34466922Sleeping Beauties, by Stephen and Owen King, is a perfect example of an idea being more important to the authors than characters or story. The idea in this book is: what if all the women in the world were gone? It gets a Stephen King twist, of course. Here, the women have succumb to a mysterious condition that puts their bodies to sleep, cocooned in a web-like substance, and sends them to another world. Where this book goes wrong is that I think it required a lot of editing to get rid of extraneous subplots and characters and a lot more work to create characters that are better than stock villains and heroes. At times, I thought Sleeping Beauties was written like two men creating something that women might like to see because most of the men are just bad dudes and most of the women are victims or ass-kickers. Over and over, this book declares that women are better than men, using tired stereotypes that are as irritating as straight-up misogyny.

As women across the world fall asleep, Sleeping Beauties introduces a bunch of characters in Dooling, a small Appalachian town. Clint Norcross is a prison psychiatrist at a women’s correctional facility just outside of that town. He is one of the few good guys in the book, basically a white knight. His wife, Lila, is the town’s sheriff. With the exception of her jealousy and self-reproach, she’s also fairly uncomplicated. Their chief antagonist later in the book is Frank Geary, the town dogcatcher who drives the town to out and out war in the name of waking up his daughter. Surrounding the Norcrosses and Geary are a bunch of wronged women and the men who wronged them.

The most interesting character to me was, unfortunately, the most unexamined. Evie appears the day that women start to fall asleep. She steps out of the Dooling woods and kills a (male) drug dealer and one of his (also male) customers. After messily dispatching these men, Lila takes Evie to the prison for evaluation by Clint. There is no question there’s something not right about Evie. She knows a lot more than she should about the women’s condition and everyone’s secrets. She mysteriously claims to be the key to solving the mystery of the sleeping “sickness” and manifests some strange powers to back up that claim. The problem is that we never learn what she is, who she’s working for, or what anyone hopes to achieve by putting all the women to sleep.

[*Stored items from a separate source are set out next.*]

Context: an optimization exercise on an open-source flow, tuned for small area. The choices shown serve that exercise and are no tape-out recipe.
Where RTL was checked, it was by simulation tests only, not by an equivalence proof against the original.
The RTL of run 1 was laid out without a check of its function.
Power and IR drop assume default switching activity.

File: run.sh
#!/bin/bash
# synth_recipe.tcl (not shown) runs the flow's synth.tcl, then flattens the netlist and writes it again
# the make line also repeats each setting of config.mk as NAME=value (left out here)
make -C /OpenROAD-flow-scripts/flow DESIGN_CONFIG=/design/flow/config.mk WORK_HOME=/design/flow/orfs CLKGATE_MAP_FILE= SYNTH_SCRIPT=/design/flow/synth_recipe.tcl finish
File: config.mk
export PLATFORM = sky130hd
export DESIGN_NAME = grf_scoreboard
export DESIGN_NICKNAME = grf_scoreboard
export VERILOG_FILES = /design/flow/design.v
export SDC_FILE = /design/flow/constraint.sdc
export NUM_CORES = 4
export LEC_CHECK = 0
export CAP_MARGIN = 20
export CORE_MARGIN = 2
export CORE_UTILIZATION = 40
export PLACE_DENSITY = 0.6
export SLEW_MARGIN = 20
export SYNTH_HIERARCHICAL = 1
export SYNTH_MINIMUM_KEEP_SIZE = 0
File: constraint.sdc
create_clock -name core_clock -period 6.0 [get_ports {clk}]
set_input_delay 1.2000 -clock core_clock [delete_from_list [all_inputs] [get_ports {clk}]]
set_output_delay 1.2000 -clock core_clock [all_outputs]
set_load 0.01 [all_outputs]
File: design.v
package grf_scoreboard_pkg;
    localparam int unsigned WIDTH  = 32;
    localparam int unsigned NREG   = 32;
    localparam int unsigned REG_AW = 5;
    typedef logic [REG_AW-1:0] reg_idx_t;
    typedef logic [WIDTH-1:0]  word_t;
    localparam reg_idx_t REG_ZERO = 5'd0;
    function automatic logic is_live(input logic [REG_AW-1:0] idx);
        is_live = (idx != 5'd0);
    endfunction
endpackage
module c_a222oi (input logic a1, a2, b1, b2, c1, c2, output logic y);
    assign y = !((a1 & a2) | (b1 & b2) | (c1 & c2));
endmodule
module c_nand2 (input logic a, b, output logic y);
    assign y = !(a & b);
endmodule
module c_nand3 (input logic a, b, c, output logic y);
    assign y = !(a & b & c);
endmodule
module c_nand4 (input logic a, b, c, d, output logic y);
    assign y = !(a & b & c & d);
endmodule
module c_or3 (input logic a, b, c, output logic y);
    assign y = a | b | c;
endmodule
module c_nor4 (input logic a, b, c, d, output logic y);
    assign y = !(a | b | c | d);
endmodule
module c_o21ai (input logic a1, a2, b1, output logic y);
    assign y = !((a1 | a2) & b1);
endmodule
module c_o21a (input logic a1, a2, b1, output logic y);
    assign y = (a1 | a2) & b1;
endmodule
module c_nor2 (input logic a, b, output logic y);
    assign y = !(a | b);
endmodule
module c_and2 (input logic a, b, output logic y);
    assign y = a & b;
endmodule
module c_and3 (input logic a, b, c, output logic y);
    assign y = a & b & c;
endmodule
module grf_aoi_tree #(parameter int NT = 32)
(
    input  logic [31:0] s,
    input  logic [31:0] d,
    output logic [2:0]  g
);
    logic [11:0] n;
    for (genvar k = 0; k < 10; k++) begin : g_l1
        c_a222oi u (.a1(s[3*k]), .a2(d[3*k]), .b1(s[3*k+1]), .b2(d[3*k+1]),
                    .c1(s[3*k+2]), .c2(d[3*k+2]), .y(n[k]));
    end
    c_nand2 u10 (.a(s[30]), .b(d[30]), .y(n[10]));
    if (NT == 32) begin : g_t31
        c_nand2 u11 (.a(s[31]), .b(d[31]), .y(n[11]));
        c_nand4 u_g2 (.a(n[8]), .b(n[9]), .c(n[10]), .d(n[11]), .y(g[2]));
    end else begin : g_t30
        assign n[11] = 1'b1;
        c_nand3 u_g2 (.a(n[8]), .b(n[9]), .c(n[10]), .y(g[2]));
    end
    c_nand4 u_g0 (.a(n[0]), .b(n[1]), .c(n[2]), .d(n[3]), .y(g[0]));
    c_nand4 u_g1 (.a(n[4]), .b(n[5]), .c(n[6]), .d(n[7]), .y(g[1]));
endmodule
module grf_rd_dec
(
    input  logic [4:0]  a,
    input  logic [4:0]  a3,
    input  logic        we,
    input  logic [31:1] wr_n,     
    output logic [31:1] sel,
    output logic        byp,
    output logic        idle      
);
    logic [3:0] lo;
    logic [7:0] hi;
    grf_predec u_pd (.a(a), .lo(lo), .hi(hi));
    grf_byp u_byp (.a(a), .a3(a3), .we(we), .byp(byp), .idle(idle));
    for (genvar i = 1; i < 32; i++) begin : g_sel
        c_and3 u (.a(lo[i % 4]), .b(hi[i / 4]), .c(wr_n[i]), .y(sel[i]));
    end
endmodule
module grf_predec
(
    input  logic [4:0] a,
    output logic [3:0] lo,
    output logic [7:0] hi
);
    for (genvar k = 0; k < 4; k++) begin : g_lo
        assign lo[k] = (a[1:0] == 2'(k));
    end
    for (genvar j = 0; j < 8; j++) begin : g_hi
        assign hi[j] = (a[4:2] == 3'(j));
    end
endmodule
module grf_byp
(
    input  logic [4:0] a,
    input  logic [4:0] a3,
    input  logic       we,
    output logic       byp,
    output logic       idle
);
    assign byp  = we && (a3 == a) && (a != 5'd0);
    assign idle = byp || (a == 5'd0);
endmodule
module grf_wr_dec
(
    input  logic        reset,
    input  logic [4:0]  a3,
    input  logic        we,
    input  logic        issue_en,
    input  logic [4:0]  issue_dst,
    output logic [31:1] wr_n,
    output logic [31:1] row_en,
    output logic [31:1] iss_n
);
    logic [3:0] wlo, ilo;
    logic [7:0] whi, ihi;
    logic       reset_n;
    assign reset_n = !reset;
    for (genvar k = 0; k < 4; k++) begin : g_lo
        assign wlo[k] = we && (a3[1:0] == 2'(k));
        assign ilo[k] = issue_en && !reset && (issue_dst[1:0] == 2'(k));
    end
    for (genvar j = 0; j < 8; j++) begin : g_hi
        assign whi[j] = (a3[4:2] == 3'(j));
        assign ihi[j] = (issue_dst[4:2] == 3'(j));
    end
    for (genvar i = 1; i < 32; i++) begin : g_row
        c_nand2 u_wr  (.a(wlo[i % 4]), .b(whi[i / 4]), .y(wr_n[i]));
        c_nand2 u_en  (.a(wr_n[i]), .b(reset_n), .y(row_en[i]));
        c_nand2 u_iss (.a(ilo[i % 4]), .b(ihi[i / 4]), .y(iss_n[i]));
    end
endmodule
module grf_scoreboard
(
    input  logic     clk,
    input  logic     reset,
    input  logic [grf_scoreboard_pkg::REG_AW-1:0] A1,
    input  logic [grf_scoreboard_pkg::REG_AW-1:0] A2,
    output logic [grf_scoreboard_pkg::WIDTH-1:0] RD1,
    output logic [grf_scoreboard_pkg::WIDTH-1:0] RD2,
    output logic     busy1,
    output logic     busy2,
    input  logic [grf_scoreboard_pkg::REG_AW-1:0] A3,
    input  logic [grf_scoreboard_pkg::WIDTH-1:0] WD,
    input  logic     WE,
    input  logic     issue_en,
    input  logic [grf_scoreboard_pkg::REG_AW-1:0] issue_dst
);
    localparam int W = grf_scoreboard_pkg::WIDTH;
    logic [W-1:0] r_regs [1:31];
    logic [31:1]  r_idle;
    logic [31:1]  w_wr_n;
    logic [31:1]  w_row_en;
    logic [31:1]  w_iss_n;
    logic [31:1]  w_idle_d;
    logic [W-1:0] w_wdata;
    grf_wr_dec u_wdec (
        .reset     (reset),
        .a3        (A3),
        .we        (WE),
        .issue_en  (issue_en),
        .issue_dst (issue_dst),
        .wr_n      (w_wr_n),
        .row_en    (w_row_en),
        .iss_n     (w_iss_n)
    );
    logic w_reset_n;
    assign w_reset_n = !reset;
    for (genvar b = 0; b < W; b++) begin : g_wd
        c_and2 u (.a(WD[b]), .b(w_reset_n), .y(w_wdata[b]));
    end
    for (genvar i = 1; i < 32; i++) begin : g_row
        always_ff @(posedge clk) begin
            if (w_row_en[i]) begin
                r_regs[i] <= w_wdata;
            end
        end
        c_o21a u_idle (.a1(r_idle[i]), .a2(w_row_en[i]), .b1(w_iss_n[i]), .y(w_idle_d[i]));
        always_ff @(posedge clk) begin
            r_idle[i] <= w_idle_d[i];
        end
    end
    logic [31:1] w_sel1, w_sel2;
    logic        w_byp1, w_byp2, w_none1, w_none2;
    grf_rd_dec u_rdec1 (.a(A1), .a3(A3), .we(WE), .wr_n(w_wr_n), .sel(w_sel1), .byp(w_byp1), .idle(w_none1));
    grf_rd_dec u_rdec2 (.a(A2), .a3(A3), .we(WE), .wr_n(w_wr_n), .sel(w_sel2), .byp(w_byp2), .idle(w_none2));
    for (genvar b = 0; b < W; b++) begin : g_rd
        logic [31:0] w_s1, w_s2, w_d;
        logic [2:0]  w_g1, w_g2;
        for (genvar i = 1; i < 32; i++) begin : g_t
            assign w_s1[i-1] = w_sel1[i];
            assign w_s2[i-1] = w_sel2[i];
            assign w_d[i-1]  = r_regs[i][b];
        end
        assign w_s1[31] = w_byp1;
        assign w_s2[31] = w_byp2;
        assign w_d[31]  = WD[b];
        grf_aoi_tree #(.NT(32)) u_t1 (.s(w_s1), .d(w_d), .g(w_g1));
        grf_aoi_tree #(.NT(32)) u_t2 (.s(w_s2), .d(w_d), .g(w_g2));
        c_or3 u_o1 (.a(w_g1[0]), .b(w_g1[1]), .c(w_g1[2]), .y(RD1[b]));
        c_or3 u_o2 (.a(w_g2[0]), .b(w_g2[1]), .c(w_g2[2]), .y(RD2[b]));
    end
    logic [31:0] w_bs1, w_bs2, w_bd;
    logic [2:0]  w_bg1, w_bg2;
    logic        w_bz1, w_bz2;
    for (genvar i = 1; i < 32; i++) begin : g_bt
        assign w_bs1[i-1] = w_sel1[i];
        assign w_bs2[i-1] = w_sel2[i];
        assign w_bd[i-1]  = r_idle[i];
    end
    assign w_bs1[31] = 1'b0;
    assign w_bs2[31] = 1'b0;
    assign w_bd[31]  = 1'b0;
    grf_aoi_tree #(.NT(31)) u_bt1 (.s(w_bs1), .d(w_bd), .g(w_bg1));
    grf_aoi_tree #(.NT(31)) u_bt2 (.s(w_bs2), .d(w_bd), .g(w_bg2));
    c_nor4 u_b1 (.a(w_bg1[0]), .b(w_bg1[1]), .c(w_bg1[2]), .d(w_none1), .y(busy1));
    c_nor4 u_b2 (.a(w_bg2[0]), .b(w_bg2[1]), .c(w_bg2[2]), .d(w_none2), .y(busy2));
endmodule
==> impl_results.md, run 1 <==
* Least-Margin Pin Slew at 1.178 ns
* Antenna violations before repair at 9
* Core Util, Final at 48.88%
* Core Rows at 117
* Post-Route WL at 167.6 mm
* Setup bufs post-CTS at 0
* CP cell instances: clkdlybuf4s50_1 -> nor2b_1 -> and3_2 -> buf_12 -> a222oi_1 -> nand4_1 -> or3_1 -> clkdlybuf4s50_1
* Critical path's largest stage delay at 0.79 ns
* Syn-to-layout area delta at 21.43%
* Fin worst setup slack at -0.01028 ns
* Period utilization at 100.2%
* Worst EP arrival at 4.81 ns
* Final clock skew at 0 ns
* RSZ-0062 raised after global routing: no
* Placed cell count at 4047
* CP max-delay cell: nor2b_1
* DP Area at 46130 sq um
* Syn Area/Cell at 17.28 sq um
* Post-Syn Instances at 2367
* Hold Buf Count CTS at 0
* CP startpoint kind: input port
* Crit Reg-Reg Endpoint: r_idle[24]$_DFF_P_
* Htree depth at 3
* Die area at 104800 sq um
* First-pass GRT wire length at 230.3 mm
* CTS tree: yes
* Power Density at 339.8 nW/um^2
* Power, Total at 16.87 mW
* Routed wire per std cell at 39.49 um
* Num CTS Buffers at 105
* Via count at 32220
* Io pins at 122
* Pins over their slew limit at 0
* Reg2reg start: r_idle[24]$_DFF_P_
* Most used cell, CP: clkdlybuf4s50_1
* CTS max path bufs at 3
* Rel. slew slack at 21.25%
* Crit Path Max Fanout at 21
* DRC viols at 0
* Placeable Area at 101600 sq um
* Largest net degree at the start of global routing at 34
* Starting Density at 40.25%
* Ratio of cells with drive above 1 in the final layout at 16.64%
* Dpl ws at 0.03621 ns
* Min-Delay Endpoint: r_idle[18]$_DFF_P_
* R2R setup slack at 5.34 ns
* Type of the tightest min-delay check: reg -> reg
* Nets at 2843
* CP required at 4.80 ns
* Syn Std Cell Area at 40900 sq um
* Die W at 323.8 um
* Setup crit end kind: output port
* Layout Cells excl Fill at 4244
* Worst IR Drop VDD at 0.2590 mV
* GPL Wtd Cong at 0.9950
* Total track usage at 31.14%
* Run status: complete, but fails checks
* Max-cap check violation count at 0
* TritonCTS Sinks at 1023
* Clock latency at the later pin of the worst-skew pair at 0.67 ns
* CTS clk-pin slew, worst paths at 0.06 ns
* LEAKAGE at 16.30 nW
* Setup Viol. Count Final at 1
* WHS Path Cells at 1
* Fin area at 49660 sq um
* R2R depth at 1
* Hold Startpoint: r_idle[18]$_DFF_P_
* Vias in the first global route at 31090
* Failed Checks: negative setup slack
* Via/cell ratio at 7.593
* Crit Path Class: in -> out
* Die Y at 323.8 um
* Commonest non-fill, non-tap cell in the layout: edfxtp_1
* DP Wirelength at 97.57 mm
* F_max at 166.4 MHz
* Final Hold Fails at 0
* Grt total ovfl at 0
* Post-DRT Antenna Nets at 0
* Syn_nets at 2423
* Fin crit period at 6.010 ns
* Initial DRC count at 8184
* Post-cts resize count at 0
* Drt pass-1 iters at 17
* Ys Warns at 8
* Most frequent cells in the layout: edfxtp_1 (992), a222oi_1 (660), nand4_1 (198)
* Root buffer cell: clkbuf_16
* Port Buffers at 121
[through the flow]
stage	hold slack [ns]	TNS [ns]
floorplan	0.4470	0
global placement	0.4529	0
detailed placement	0.4690	0
CTS	0.4855	0
global route	0.4980	0
finish	0.4880	-0.01028
[worst max-delay path by stage]
stage,end,slack (ns),from
after floorplan,RD1[0],1.27,A1[0]
after global placement,busy1,0.02,A3[4]
after detailed placement,RD2[20],0.04,A3[4]
after CTS,busy1,0.009,A3[4]
after global routing,RD1[4],0.004,WE
final,RD2[10],-0.01,A2[1]
[flip-flops by register name, summed over array words and instances, names as in the netlist]
| register | flops |
|---|---|
| r_regs | 992 |
| r_idle | 31 |
[worst max-delay path: cells and delay by family]
kind | cells | cell delay [ns]
and+or+nand+nor | 4 | 1.94
AOI/OAI and AO/OA | 1 | 0.14
buffers and inverters | 3 | 1.48
[per-layer routing]
layer | wire length, um | vias up | GRT usage (%)
met4 | 10450 | 4 | 16.78
met1 | 56310 | 15830 | 40.89
met5 | 27 | - | 0
li1 | - | 12350 | -
met2 | 72360 | 3450 | 46.61
met3 | 28440 | 592 | 9.128
[layout make-up]
cell class / instances / area (sq um)
multi-input combinational: 1342 / 10690
tap: 1368 / 1712
sequential: 1023 / 30410
inverter: 2 / 7.507
clock buffer: 117 / 2715
clock inverter: 76 / 724.4
antenna: 3 / 7.507
timing repair buffer: 313 / 3396
fill: 8522 / 51940
[power breakdown]
part / switching, mW / internal [mW] / total, mW
combinational: 1.01 / 0.492 / 1.50
clock: 2.79 / 3.77 / 6.56
sequential: 0.301 / 8.51 / 8.81
==> run 2, diff against run 1 <==
--- a/design.v
+++ b/design.v
@@ -25,12 +25,6 @@
     assign y = a | b | c;
 endmodule
-module c_nor4 (input logic a, b, c, d, output logic y);
-    assign y = !(a | b | c | d);
-endmodule
-module c_o21ai (input logic a1, a2, b1, output logic y);
-    assign y = !((a1 | a2) & b1);
-endmodule
-module c_o21a (input logic a1, a2, b1, output logic y);
-    assign y = (a1 | a2) & b1;
+module c_a31o (input logic a1, a2, a3, b1, output logic y);
+    assign y = (a1 & a2 & a3) | b1;
 endmodule
 module c_nor2 (input logic a, b, output logic y);
@@ -72,11 +66,10 @@
     input  logic [31:1] wr_n,     
     output logic [31:1] sel,
-    output logic        byp,
-    output logic        idle      
+    output logic        byp
 );
     logic [3:0] lo;
     logic [7:0] hi;
     grf_predec u_pd (.a(a), .lo(lo), .hi(hi));
-    grf_byp u_byp (.a(a), .a3(a3), .we(we), .byp(byp), .idle(idle));
+    grf_byp u_byp (.a(a), .a3(a3), .we(we), .byp(byp));
     for (genvar i = 1; i < 32; i++) begin : g_sel
         c_and3 u (.a(lo[i % 4]), .b(hi[i / 4]), .c(wr_n[i]), .y(sel[i]));
@@ -101,9 +94,7 @@
     input  logic [4:0] a3,
     input  logic       we,
-    output logic       byp,
-    output logic       idle
-);
-    assign byp  = we && (a3 == a) && (a != 5'd0);
-    assign idle = byp || (a == 5'd0);
+    output logic       byp
+);
+    assign byp = we && (a3 == a) && (a != 5'd0);
 endmodule
 module grf_wr_dec
@@ -116,22 +107,22 @@
     output logic [31:1] wr_n,
     output logic [31:1] row_en,
-    output logic [31:1] iss_n
-);
-    logic [3:0] wlo, ilo;
-    logic [7:0] whi, ihi;
+    output logic [31:1] iss
+);
+    logic [3:0] wlo, ilo_n;
+    logic [7:0] whi, ihi_n;
     logic       reset_n;
     assign reset_n = !reset;
     for (genvar k = 0; k < 4; k++) begin : g_lo
         assign wlo[k] = we && (a3[1:0] == 2'(k));
-        assign ilo[k] = issue_en && !reset && (issue_dst[1:0] == 2'(k));
+        assign ilo_n[k] = !(issue_en && !reset && (issue_dst[1:0] == 2'(k)));
     end
     for (genvar j = 0; j < 8; j++) begin : g_hi
         assign whi[j] = (a3[4:2] == 3'(j));
-        assign ihi[j] = (issue_dst[4:2] == 3'(j));
+        assign ihi_n[j] = (issue_dst[4:2] != 3'(j));
     end
     for (genvar i = 1; i < 32; i++) begin : g_row
         c_nand2 u_wr  (.a(wlo[i % 4]), .b(whi[i / 4]), .y(wr_n[i]));
         c_nand2 u_en  (.a(wr_n[i]), .b(reset_n), .y(row_en[i]));
-        c_nand2 u_iss (.a(ilo[i % 4]), .b(ihi[i / 4]), .y(iss_n[i]));
+        c_nor2  u_iss (.a(ilo_n[i % 4]), .b(ihi_n[i / 4]), .y(iss[i]));
     end
 endmodule
@@ -154,9 +145,9 @@
     localparam int W = grf_scoreboard_pkg::WIDTH;
     logic [W-1:0] r_regs [1:31];
-    logic [31:1]  r_idle;
+    logic [31:1]  r_pend;
     logic [31:1]  w_wr_n;
     logic [31:1]  w_row_en;
-    logic [31:1]  w_iss_n;
-    logic [31:1]  w_idle_d;
+    logic [31:1]  w_iss;
+    logic [31:1]  w_pend_d;
     logic [W-1:0] w_wdata;
     grf_wr_dec u_wdec (
@@ -168,5 +159,5 @@
         .wr_n      (w_wr_n),
         .row_en    (w_row_en),
-        .iss_n     (w_iss_n)
+        .iss       (w_iss)
     );
     logic w_reset_n;
@@ -181,13 +172,13 @@
             end
         end
-        c_o21a u_idle (.a1(r_idle[i]), .a2(w_row_en[i]), .b1(w_iss_n[i]), .y(w_idle_d[i]));
+        c_a31o u_pend (.a1(r_pend[i]), .a2(w_wr_n[i]), .a3(w_reset_n), .b1(w_iss[i]), .y(w_pend_d[i]));
         always_ff @(posedge clk) begin
-            r_idle[i] <= w_idle_d[i];
+            r_pend[i] <= w_pend_d[i];
         end
     end
     logic [31:1] w_sel1, w_sel2;
-    logic        w_byp1, w_byp2, w_none1, w_none2;
-    grf_rd_dec u_rdec1 (.a(A1), .a3(A3), .we(WE), .wr_n(w_wr_n), .sel(w_sel1), .byp(w_byp1), .idle(w_none1));
-    grf_rd_dec u_rdec2 (.a(A2), .a3(A3), .we(WE), .wr_n(w_wr_n), .sel(w_sel2), .byp(w_byp2), .idle(w_none2));
+    logic        w_byp1, w_byp2;
+    grf_rd_dec u_rdec1 (.a(A1), .a3(A3), .we(WE), .wr_n(w_wr_n), .sel(w_sel1), .byp(w_byp1));
+    grf_rd_dec u_rdec2 (.a(A2), .a3(A3), .we(WE), .wr_n(w_wr_n), .sel(w_sel2), .byp(w_byp2));
     for (genvar b = 0; b < W; b++) begin : g_rd
         logic [31:0] w_s1, w_s2, w_d;
@@ -208,9 +199,8 @@
     logic [31:0] w_bs1, w_bs2, w_bd;
     logic [2:0]  w_bg1, w_bg2;
-    logic        w_bz1, w_bz2;
     for (genvar i = 1; i < 32; i++) begin : g_bt
         assign w_bs1[i-1] = w_sel1[i];
         assign w_bs2[i-1] = w_sel2[i];
-        assign w_bd[i-1]  = r_idle[i];
+        assign w_bd[i-1]  = r_pend[i];
     end
     assign w_bs1[31] = 1'b0;
@@ -219,5 +209,5 @@
     grf_aoi_tree #(.NT(31)) u_bt1 (.s(w_bs1), .d(w_bd), .g(w_bg1));
     grf_aoi_tree #(.NT(31)) u_bt2 (.s(w_bs2), .d(w_bd), .g(w_bg2));
-    c_nor4 u_b1 (.a(w_bg1[0]), .b(w_bg1[1]), .c(w_bg1[2]), .d(w_none1), .y(busy1));
-    c_nor4 u_b2 (.a(w_bg2[0]), .b(w_bg2[1]), .c(w_bg2[2]), .d(w_none2), .y(busy2));
-endmodule
+    c_or3 u_b1 (.a(w_bg1[0]), .b(w_bg1[1]), .c(w_bg1[2]), .y(busy1));
+    c_or3 u_b2 (.a(w_bg2[0]), .b(w_bg2[1]), .c(w_bg2[2]), .y(busy2));
+endmodule
--- a/config.mk
+++ b/config.mk
@@ -8,6 +8,10 @@
 export CAP_MARGIN = 20
 export CORE_MARGIN = 2
-export CORE_UTILIZATION = 40
-export PLACE_DENSITY = 0.6
+export CORE_UTILIZATION = 60
+export CTS_BUF_LIST = sky130_fd_sc_hd__clkbuf_16
+export CTS_CLUSTER_DIAMETER = 80
+export CTS_CLUSTER_SIZE = 25
+export PLACE_DENSITY = 0.72
+export SETUP_SLACK_MARGIN = 0.3
 export SLEW_MARGIN = 20
 export SYNTH_HIERARCHICAL = 1
==> run 2 against run 1 <==
Now clean on timing, DRC and antenna; setup slack better by 0.18 ns; total power is 17% lower; register-to-register slack about the same; global-route usage is 14 points higher; cell count is 15% lower; first-iteration DRC count rose by 15%; core utilization rose by 21 points; synthesized cell count about the same; clock power down 42%; clock skew is the same; highest routed layer unchanged; count of clock-buffer cells in the layout down 66.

This was my greatest disappointment in the book.

Evie’s manipulations, coupled with the sleeping “sickness,” set up a massive war (complete with teargas and explosions) between those who want to let Evie do her thing (Clint) and those who want to use her to cure the women at any cost (Frank). Underneath this conflict is one between Men and Women. The sleeping whatever it is asks the characters (and readers) if women would be better off without men—but this question is woefully underdeveloped in the name of making that war more exciting plus poorly represented by characters that make it blindingly obvious how we should chose. The question is complex and should’ve been treated that way.

I recently read The Power, by Naomi Alderman, which also asked questions about gender balance and gender-based violence. Both books suffer from preachiness. I have yet to see a book that does justice to the inequality between men and women. The Power gave us a world in which women, once they had the ability to physically overpower men, became bullies. In Sleeping Beauties, the women shown to be superior to men in almost every way in a way that smacked of old sexist arguments about women being the “fairer sex” who gentle men when they can. I really wish that this book had created characters that were more than straw people.

I honestly can’t think of anything I liked about Sleeping Beauties. The fact that it was so long, at just over 700 pages, just made it worse. There is so much foreshadowing in the book about what is supposed to happen that it’s frankly annoying to have to wait for the payoff. So much of this book could have been edited out that I think it would’ve worked better as a novella or even a short story.